Just to reiterate, this definitely is not the firewall, running iptables
-nvL gives:
...
0 0 ACCEPT tcp -- * * 0.0.0.0/0
0.0.0.0/0 state NEW tcp dpt:50070
1 64 ACCEPT tcp -- * * 0.0.0.0/0
0.0.0.0/0 state NEW tcp dpt:50030
0 0 ACCEPT tcp -- * * 0.0.0.0/0
0.0.0.0/0 state NEW tcp dpt:8021
1 64 ACCEPT tcp -- * * 0.0.0.0/0
0.0.0.0/0 state NEW tcp dpt:8020
...
On 1/9/12 5:08 PM, alo.alt wrote:
What happen when you try a "telnet localhost 8020"?

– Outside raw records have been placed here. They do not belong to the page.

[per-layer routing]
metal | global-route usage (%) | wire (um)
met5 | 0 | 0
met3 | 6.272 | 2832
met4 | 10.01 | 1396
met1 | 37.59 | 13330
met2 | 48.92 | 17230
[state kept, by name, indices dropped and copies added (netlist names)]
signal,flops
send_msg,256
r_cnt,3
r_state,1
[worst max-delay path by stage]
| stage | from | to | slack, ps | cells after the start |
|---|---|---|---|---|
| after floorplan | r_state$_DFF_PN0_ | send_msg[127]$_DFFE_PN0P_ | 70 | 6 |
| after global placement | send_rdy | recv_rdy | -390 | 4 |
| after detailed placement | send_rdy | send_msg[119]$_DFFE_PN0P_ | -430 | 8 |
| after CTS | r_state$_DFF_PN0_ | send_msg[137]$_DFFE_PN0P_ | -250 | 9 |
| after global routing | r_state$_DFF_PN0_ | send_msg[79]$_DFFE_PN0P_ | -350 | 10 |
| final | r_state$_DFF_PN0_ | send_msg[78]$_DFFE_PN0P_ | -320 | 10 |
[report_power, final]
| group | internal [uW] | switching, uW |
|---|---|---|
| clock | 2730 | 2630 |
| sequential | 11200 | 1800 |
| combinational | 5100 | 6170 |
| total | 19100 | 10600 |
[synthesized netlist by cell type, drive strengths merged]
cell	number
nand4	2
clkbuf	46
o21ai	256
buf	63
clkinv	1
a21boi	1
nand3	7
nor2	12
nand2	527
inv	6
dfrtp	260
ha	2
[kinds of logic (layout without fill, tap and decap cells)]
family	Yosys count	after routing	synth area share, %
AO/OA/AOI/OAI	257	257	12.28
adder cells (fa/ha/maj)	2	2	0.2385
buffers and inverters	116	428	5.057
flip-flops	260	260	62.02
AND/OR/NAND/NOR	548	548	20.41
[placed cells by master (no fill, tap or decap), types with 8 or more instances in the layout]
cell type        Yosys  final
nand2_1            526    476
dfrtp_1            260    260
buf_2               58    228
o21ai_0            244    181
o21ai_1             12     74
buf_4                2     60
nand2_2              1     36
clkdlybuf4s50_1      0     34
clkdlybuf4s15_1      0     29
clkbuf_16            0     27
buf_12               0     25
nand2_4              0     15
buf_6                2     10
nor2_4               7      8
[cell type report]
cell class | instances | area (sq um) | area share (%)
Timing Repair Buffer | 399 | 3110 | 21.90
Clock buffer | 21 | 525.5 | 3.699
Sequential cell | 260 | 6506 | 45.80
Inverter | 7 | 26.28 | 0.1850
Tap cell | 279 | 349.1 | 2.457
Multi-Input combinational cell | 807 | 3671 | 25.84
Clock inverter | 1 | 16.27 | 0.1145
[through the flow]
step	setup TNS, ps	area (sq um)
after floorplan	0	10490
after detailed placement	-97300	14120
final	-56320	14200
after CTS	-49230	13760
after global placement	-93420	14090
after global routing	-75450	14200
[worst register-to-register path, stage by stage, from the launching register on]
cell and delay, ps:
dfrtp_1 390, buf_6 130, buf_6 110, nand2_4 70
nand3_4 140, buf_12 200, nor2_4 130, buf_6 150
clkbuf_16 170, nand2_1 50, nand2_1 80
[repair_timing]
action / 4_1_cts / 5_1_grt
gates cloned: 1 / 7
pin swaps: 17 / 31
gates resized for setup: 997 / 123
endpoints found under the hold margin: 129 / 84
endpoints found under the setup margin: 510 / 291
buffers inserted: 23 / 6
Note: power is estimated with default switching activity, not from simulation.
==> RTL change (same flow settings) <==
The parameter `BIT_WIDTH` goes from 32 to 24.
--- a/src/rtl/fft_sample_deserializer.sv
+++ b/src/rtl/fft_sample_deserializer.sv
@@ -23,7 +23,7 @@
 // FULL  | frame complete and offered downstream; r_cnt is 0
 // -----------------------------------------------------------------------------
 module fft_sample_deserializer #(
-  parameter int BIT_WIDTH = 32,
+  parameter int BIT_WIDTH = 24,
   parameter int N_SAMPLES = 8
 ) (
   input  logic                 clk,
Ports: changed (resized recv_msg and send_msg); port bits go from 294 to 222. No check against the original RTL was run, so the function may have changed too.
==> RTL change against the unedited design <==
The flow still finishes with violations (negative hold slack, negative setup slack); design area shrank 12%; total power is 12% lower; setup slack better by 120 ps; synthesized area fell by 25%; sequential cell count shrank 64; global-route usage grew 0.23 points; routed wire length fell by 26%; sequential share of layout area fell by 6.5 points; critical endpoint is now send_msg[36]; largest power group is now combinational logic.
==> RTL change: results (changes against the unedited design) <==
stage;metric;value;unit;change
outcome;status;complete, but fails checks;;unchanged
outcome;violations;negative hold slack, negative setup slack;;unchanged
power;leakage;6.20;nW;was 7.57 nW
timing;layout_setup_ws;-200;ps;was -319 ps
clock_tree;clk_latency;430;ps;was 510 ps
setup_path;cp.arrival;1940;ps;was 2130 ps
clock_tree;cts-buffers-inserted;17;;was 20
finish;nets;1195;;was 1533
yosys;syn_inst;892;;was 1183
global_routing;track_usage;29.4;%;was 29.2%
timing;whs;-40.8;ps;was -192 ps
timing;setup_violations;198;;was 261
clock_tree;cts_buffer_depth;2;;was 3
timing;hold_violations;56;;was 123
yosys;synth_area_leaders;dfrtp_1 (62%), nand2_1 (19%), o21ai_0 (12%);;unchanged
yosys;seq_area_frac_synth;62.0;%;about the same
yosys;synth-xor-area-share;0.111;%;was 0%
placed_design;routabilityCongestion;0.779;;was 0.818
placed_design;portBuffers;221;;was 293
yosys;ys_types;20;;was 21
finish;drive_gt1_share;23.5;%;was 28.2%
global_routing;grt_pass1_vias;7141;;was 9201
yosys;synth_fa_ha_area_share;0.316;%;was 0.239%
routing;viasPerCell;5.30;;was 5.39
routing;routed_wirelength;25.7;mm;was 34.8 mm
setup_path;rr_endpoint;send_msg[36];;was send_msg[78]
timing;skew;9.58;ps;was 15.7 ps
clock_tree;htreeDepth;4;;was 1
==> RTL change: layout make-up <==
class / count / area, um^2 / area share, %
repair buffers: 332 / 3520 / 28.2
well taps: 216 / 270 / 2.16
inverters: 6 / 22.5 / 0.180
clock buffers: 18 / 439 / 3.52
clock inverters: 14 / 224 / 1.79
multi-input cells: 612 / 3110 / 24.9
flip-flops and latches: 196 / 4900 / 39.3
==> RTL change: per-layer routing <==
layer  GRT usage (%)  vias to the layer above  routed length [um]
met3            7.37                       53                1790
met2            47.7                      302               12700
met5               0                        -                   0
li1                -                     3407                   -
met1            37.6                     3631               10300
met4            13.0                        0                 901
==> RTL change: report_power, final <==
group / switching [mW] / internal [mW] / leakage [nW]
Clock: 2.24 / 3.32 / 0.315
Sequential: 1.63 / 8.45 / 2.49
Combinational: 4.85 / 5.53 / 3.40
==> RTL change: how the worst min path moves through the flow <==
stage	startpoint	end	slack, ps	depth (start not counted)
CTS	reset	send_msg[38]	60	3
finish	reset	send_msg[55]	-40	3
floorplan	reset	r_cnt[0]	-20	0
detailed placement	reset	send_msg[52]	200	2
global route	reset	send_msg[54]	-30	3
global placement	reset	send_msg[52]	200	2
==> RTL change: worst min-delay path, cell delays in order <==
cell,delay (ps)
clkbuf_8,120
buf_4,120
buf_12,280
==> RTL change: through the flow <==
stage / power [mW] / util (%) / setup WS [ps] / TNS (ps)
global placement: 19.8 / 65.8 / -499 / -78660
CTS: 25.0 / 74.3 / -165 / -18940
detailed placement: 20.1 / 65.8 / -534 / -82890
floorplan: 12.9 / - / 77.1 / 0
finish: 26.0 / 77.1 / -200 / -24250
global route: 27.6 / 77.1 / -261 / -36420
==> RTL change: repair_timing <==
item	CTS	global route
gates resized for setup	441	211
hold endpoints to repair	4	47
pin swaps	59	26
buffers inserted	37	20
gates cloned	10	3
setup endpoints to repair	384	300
## config.mk

```make
export PLATFORM = sky130hd
export DESIGN_NAME = axi_addr_issue
export DESIGN_NICKNAME = d
export VERILOG_FILES = /design/src/rtl/axi_design_pkg.sv /design/src/rtl/axi_burst_calc.sv /design/src/rtl/axi_addr_issue.sv
export SDC_FILE = /design/constraint.sdc
export NUM_CORES = 1
export LEC_CHECK = 0
export CAP_MARGIN = 25
export CORE_ASPECT_RATIO = 0.6
export CORE_UTILIZATION = 30
export DETAILED_ROUTE_END_ITERATION = 8
export GPL_TIMING_DRIVEN = 0
export SLEW_MARGIN = 30
export SYNTH_ARGS = -nofsm -noshare
export SYNTH_HDL_FRONTEND = slang
export SYNTH_HIERARCHICAL = 1
export SYNTH_SLANG_ARGS = --single-unit
```

## constraint.sdc

```tcl
create_clock -name clk -period 5.3 [get_ports clk]
set_input_delay 1.06 -clock clk [delete_from_list [all_inputs] [get_ports clk]]
set_output_delay 1.06 -clock clk [all_outputs]
set_load 0.02 [all_outputs]
```

## src/rtl/axi_design_pkg.sv

```systemverilog
// Shared descriptor layout, AXI constants and FSM
// state type for the address-issue block.
package axi_design_pkg;

  localparam int DESC_W      = 78;
  localparam int DESC_ADDR_L = 0;
  localparam int DESC_ADDR_W = 64;
  localparam int DESC_BC_L   = 64;
  localparam int DESC_BC_W   = 12;
  localparam int DESC_WR_BIT = 76;
  localparam int DESC_RD_BIT = 77;

  localparam logic [2:0] AXI_SIZE_8B    = 3'd3;
  localparam logic [1:0] AXI_BURST_INCR = 2'b01;

  // up to (7 + 4095 + 7) >> 3 = 513 beats
  localparam int REM_W = 10;

  typedef enum logic [1:0] {
    IDLE,
    FETCH,
    CALC,
    ISSUE
  } state_e;

  function automatic logic [8:0] clamp_beats(
    input logic [REM_W-1:0] rem,
    input logic [8:0]       maxb
  );
    return (rem > {1'b0, maxb}) ? maxb : rem[8:0];
  endfunction

endpackage

```

## src/rtl/axi_burst_calc.sv

```systemverilog
// Combinational burst arithmetic: total beats of a
// descriptor, current/next burst size and next address.
module axi_burst_calc
  import axi_design_pkg::*;
#(
  parameter int MAX_BEATS  = 16,
  parameter int DATA_BYTES = 8
) (
  input  logic [2:0]       addr_lo_i,
  input  logic [11:0]      bcnt_i,
  input  logic [63:0]      addr_i,
  input  logic [REM_W-1:0] rem_i,
  output logic [REM_W-1:0] total_o,
  output logic [7:0]       first_len_o,
  output logic [REM_W-1:0] rem_left_o,
  output logic [7:0]       next_len_o,
  output logic [63:0]      next_addr_o,
  output logic             last_o
);

  localparam logic [8:0] MAXB = 9'(MAX_BEATS);

  logic [12:0] sum;
  logic [8:0]  first_b;
  logic [8:0]  cur_b;
  logic [8:0]  nxt_b;

  assign sum     = 13'(addr_lo_i) + 13'(bcnt_i) + 13'd7;
  assign total_o = sum[12:3];

  assign first_b     = clamp_beats(total_o, MAXB);
  assign first_len_o = 8'(first_b - 9'd1);

  assign cur_b      = clamp_beats(rem_i, MAXB);
  assign rem_left_o = rem_i - {1'b0, cur_b};
  assign last_o     = (rem_left_o == '0);

  assign nxt_b      = clamp_beats(rem_left_o, MAXB);
  assign next_len_o = 8'(nxt_b - 9'd1);

  // later bursts start beat-aligned
  assign next_addr_o = {addr_i[63:3], 3'b000}
                     + 64'(cur_b) * 64'(DATA_BYTES);

endmodule

```

## src/rtl/axi_addr_issue.sv

```systemverilog
// Pops transfer descriptors and issues them as a
// sequence of AXI AR or AW INCR bursts.
module axi_addr_issue
  import axi_design_pkg::*;
#(
  parameter int MAX_BEATS  = 16,
  parameter int DATA_BYTES = 8
) (
  input  logic              clk,
  input  logic              resetn,
  input  logic              ram4k_empty,
  output logic              ram4k_rd,
  input  logic [DESC_W-1:0] ram4k_rddata,
  output logic [63:0]       araddr,
  output logic [63:0]       awaddr,
  output logic [7:0]        arlen,
  output logic [7:0]        awlen,
  output logic [2:0]        arsize,
  output logic [2:0]        awsize,
  output logic [1:0]        arburst,
  output logic [1:0]        awburst,
  output logic              arvalid,
  input  logic              arready,
  output logic              awvalid,
  input  logic              awready,
  output logic              desc_done,
  output logic              desc_err
);

  state_e           state_q;
  logic             rd_q;
  logic [63:0]      d_addr_q;
  logic [11:0]      d_bc_q;
  logic             d_wr_q;
  logic             d_rd_q;
  logic [63:0]      addr_q;
  logic [7:0]       len_q;
  logic [REM_W-1:0] rem_q;
  logic             arvalid_q;
  logic             awvalid_q;
  logic             done_q;
  logic             err_q;

  logic [REM_W-1:0] total;
  logic [7:0]       first_len;
  logic [REM_W-1:0] rem_left;
  logic [7:0]       next_len;
  logic [63:0]      next_addr;
  logic             last;
  logic             hs;
  logic             drop;
  logic             bad_dir;

  axi_burst_calc #(
    .MAX_BEATS (MAX_BEATS),
    .DATA_BYTES(DATA_BYTES)
  ) u_calc (
    .addr_lo_i  (d_addr_q[2:0]),
    .bcnt_i     (d_bc_q),
    .addr_i     (addr_q),
    .rem_i      (rem_q),
    .total_o    (total),
    .first_len_o(first_len),
    .rem_left_o (rem_left),
    .next_len_o (next_len),
    .next_addr_o(next_addr),
    .last_o     (last)
  );

  assign hs      = (arvalid_q & arready)
                 | (awvalid_q & awready);
  assign bad_dir = (d_rd_q == d_wr_q);
  assign drop    = bad_dir | (d_bc_q == '0);

  always_ff @(posedge clk or negedge resetn) begin
    if (!resetn) begin
      state_q   <= IDLE;
      rd_q      <= 1'b0;
      d_addr_q  <= '0;
      d_bc_q    <= '0;
      d_wr_q    <= 1'b0;
      d_rd_q    <= 1'b0;
      addr_q    <= '0;
      len_q     <= '0;
      rem_q     <= '0;
      arvalid_q <= 1'b0;
      awvalid_q <= 1'b0;
      done_q    <= 1'b0;
      err_q     <= 1'b0;
    end else begin
      rd_q   <= 1'b0;
      done_q <= 1'b0;
      err_q  <= 1'b0;
      unique case (state_q)
        IDLE: begin
          if (!ram4k_empty) begin
            rd_q    <= 1'b1;
            state_q <= FETCH;
          end
        end
        FETCH: begin
          // data is valid the cycle after the pop
          if (!rd_q) begin
            d_addr_q <= ram4k_rddata[DESC_ADDR_L +: DESC_ADDR_W];
            d_bc_q   <= ram4k_rddata[DESC_BC_L +: DESC_BC_W];
            d_wr_q   <= ram4k_rddata[DESC_WR_BIT];
            d_rd_q   <= ram4k_rddata[DESC_RD_BIT];
            state_q  <= CALC;
          end
        end
        CALC: begin
          if (drop) begin
            done_q  <= 1'b1;
            err_q   <= bad_dir;
            state_q <= IDLE;
          end else begin
            addr_q    <= d_addr_q;
            len_q     <= first_len;
            rem_q     <= total;
            arvalid_q <= d_rd_q;
            awvalid_q <= d_wr_q;
            state_q   <= ISSUE;
          end
        end
        ISSUE: begin
          if (hs) begin
            if (last) begin
              arvalid_q <= 1'b0;
              awvalid_q <= 1'b0;
              rem_q     <= '0;
              done_q    <= 1'b1;
              state_q   <= IDLE;
            end else begin
              addr_q <= next_addr;
              len_q  <= next_len;
              rem_q  <= rem_left;
            end
          end
        end
        default: state_q <= IDLE;
      endcase
    end
  end

  assign ram4k_rd  = rd_q;
  assign araddr    = addr_q;
  assign awaddr    = addr_q;
  assign arlen     = len_q;
  assign awlen     = len_q;
  assign arsize    = AXI_SIZE_8B;
  assign awsize    = AXI_SIZE_8B;
  assign arburst   = AXI_BURST_INCR;
  assign awburst   = AXI_BURST_INCR;
  assign arvalid   = arvalid_q;
  assign awvalid   = awvalid_q;
  assign desc_done = done_q;
  assign desc_err  = err_q;

endmodule

```

==> metrics, run 1 <==
Yosys top cell area share=0.3906; Worst Tran Pin Value=964.6 ps; Req. time, crit path=5680 ps; CTS root buf=clkbuf_16; Residual DRC=0; largest fanout on the critical path=10; IO Count=242; ranking of synthesized cells by area=dfrtp_1, a2bb2oi_2, mux2_2; sw frac=0.4339; GRT Util Overall=0.1852; Mean Syn Cell Area=10.40 µm²; Final Hold Fails=0; row count=53; share of cells above drive strength 1=0.2492; Finished Layout Cells=1776; antenna viol nets, final=0; placed cells=1743; final core occ=0.4089; Final setup viols=0; combinational share of power=0.604; Yosys reg bits=167; CTS tree=built; CP Capture Type=register; RSZ-0062 raised after global routing=false; mapped cell area=10700 µm²; cell-internal power=5987 µW; Initial Util=0.3050; # fillers=3414; die area=36450 µm²; slowest stage delay, CP=510 ps; pwr dens=737.3 nW/µm²; total gr overflow=0; max_slew headroom=0.3569; gpl congestion=0.9213; Avg WL per Cell=18.81 µm; CTS buffer count=17; WS Path Type=register to register; leakage=0.005710 µW; fraction of registers with async set/reset=1.000; fmax=204.4 MHz; CTS sink cnt=167; fin crit share=0.9229; Die Y=148.3 µm; Max clock buf depth=2; core area=35080 µm²; Storage cell area=4179 µm²; # nets final=1395; number of flops mapped to enable cells by yosys=0; worst path bufs/invs=3; Detailed Place HPWL=25180 µm; clock network power share=0.128; IO buf count=231; WP depth=16; Hold Buf Count CTS=0; TritonRoute pass-1 iters=5; Via Count=8873; area leader, netlist=dfrtp_1; Die Width=245.8 µm; post-synthesis cell type count=66; area of the multi-input gates=5440 µm²; Seq pwr share=0.269; clk_skew=9.281 ps; WL final=33410 µm; largest net degree at the start of global routing=72; DR iter-0 viols=638; top cells by count, synth=dfrtp_1, buf_4, o21ai_0, mux2_2, or3_1; sequential-to-total area share from yosys stat=0.3906; max-cap violations=0; Worst Setup Start Kind=register; area delta synth->final=34.05%; vias in the first global route=8405; Overall Power=10580 µW; CP top delay family=simple AND/OR/NAND/NOR gates; status=completed; Clock transition at path regs=70 ps; first-pass GRT wire length=51080 µm; initial antenna violation count=3; switching power=4589 µW; worst path cell trace=clkbuf_1 > nor4_4 > nand2_1 > nand2_1 > ha_1 > o41a_1 > o41ai_2 > o211ai_1 > nor4_4 > nand3_1 > nor3_1 > clkbuf_2 > clkbuf_1 > or3_1 > o21ai_0 > a2bb2oi_2; Peak VDD IR=0.0002863 V; R2R depth=16; count leader, synth=dfrtp_1; Synth Instances=1029; worst hold path type=input port to asynchronous set/reset pin; yosys warns=6; fin crit period=4891 ps; Slew Limit Fails=0; CP Data Arrival Time=5270 ps; CTS HTree Levels=4; slowest library cell on the worst path=clkbuf_1; worst skew pair latency=450 ps; main flop type after synthesis=dfrtp_1; post-DR vias/cell=4.996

netstat -anl would also useful.
best,
Alex
--
Alexander Lorenz
http://mapredit.blogspot.com
On Jan 9, 2012, at 2:02 PM, Eli Finkelshteyn wrote:
A bit more info:
When I start up only the namenode by itself, I'm not seeing any errors, but
what I am seeing that's really odd is:
2012-01-09 16:48:45,530 INFO org.apache.hadoop.ipc.Server: Starting
Socket Reader #1 for port 8020
2012-01-09 16:48:45,531 INFO
org.apache.hadoop.ipc.metrics.RpcMetrics: Initializing RPC Metrics
with hostName=NameNode, port=8020
2012-01-09 16:48:45,532 INFO
org.apache.hadoop.ipc.metrics.RpcDetailedMetrics: Initializing RPC
Metrics with hostName=NameNode, port=8020
2012-01-09 16:48:45,541 INFO
org.apache.hadoop.hdfs.server.namenode.NameNode: Namenode up at:
localhost.localdomain/127.0.0.1:8020
That's despite the fact that doing netstat -a | grep 8020 still returns
nothing. To me, that makes absolutely no sense. I feel like I should be
getting an error telling me Namenode did not in fact go up on 8020, but I'm not
getting that at all.
Eli
On 1/9/12 3:22 PM, Idris Ali wrote:
Hi,
Looks like problem in starting DFS and MR, can you run 'jps' and see if NN,
DN, SNN, JT and TT are running,
also make sure for pseudo-distributed mode, the following entries are
present:
1. In core-site.xml
<property>
<name>fs.default.name</name>
<value>hdfs://localhost:8020</value>
</property>
<property>
<name>hadoop.tmp.dir</name>
<value><SOME TMP dir with Read/Write acces not system temp></value>
</property>
<property>
2. In hdfs-site.xml
<property>
<name>dfs.replication</name>
<value>1</value>
</property>
<property>
<name>dfs.permissions</name>
<value>false</value>
</property>
<property>
<!-- specify this so that running 'hadoop namenode -format' formats
the right dir -->
<name>dfs.name.dir</name>
<value>Local dir with Read/Write access</value>
</property>
3. In mapred-stie.xml
<property>
<name>mapred.job.tracker</name>
<value>localhost:8021</value>
</property>
Thanks,
-Idris
On Tue, Jan 10, 2012 at 1:07 AM, Eli Finkelshteyn<[email protected]>wrote:
Positive. Like I said before, netstat -a | grep 8020 gives me nothing.
Even if the firewall was the problem, that should still give me output that
the port is listening, but I'd just be unable to hit it from an outside box
(I tested this by blocking port 50070, at which point it still showed up in
netstat -a, but was inaccessible through http from a remote machine). This
problem is something else.
On 1/9/12 2:31 PM, zGreenfelder wrote:
On Mon, Jan 9, 2012 at 1:58 PM, Eli
Finkelshteyn<iefinkel@gmail.**com<[email protected]>>
wrote:
More info:
In the DataNode log, I'm also seeing:
2012-01-09 13:06:27,751 INFO org.apache.hadoop.ipc.Client: Retrying
connect
to server: localhost/127.0.0.1:8020. Already tried 9 time(s).
Why would things just not load on port 8020? I feel like all the errors
I'm
seeing are caused by this, but I can't see any errors about why this
occurred in the first place.
are you sure there isn't a firewall in place blocking port 8020?
e.g. iptables on the local machines? if you do
telnet localhost 8020
do you make a connection? if you use lsof and/or netstat can you see
the port open?
if you have root access you can try turning off the firewall with
iptables -F to see if things work without firewall rules.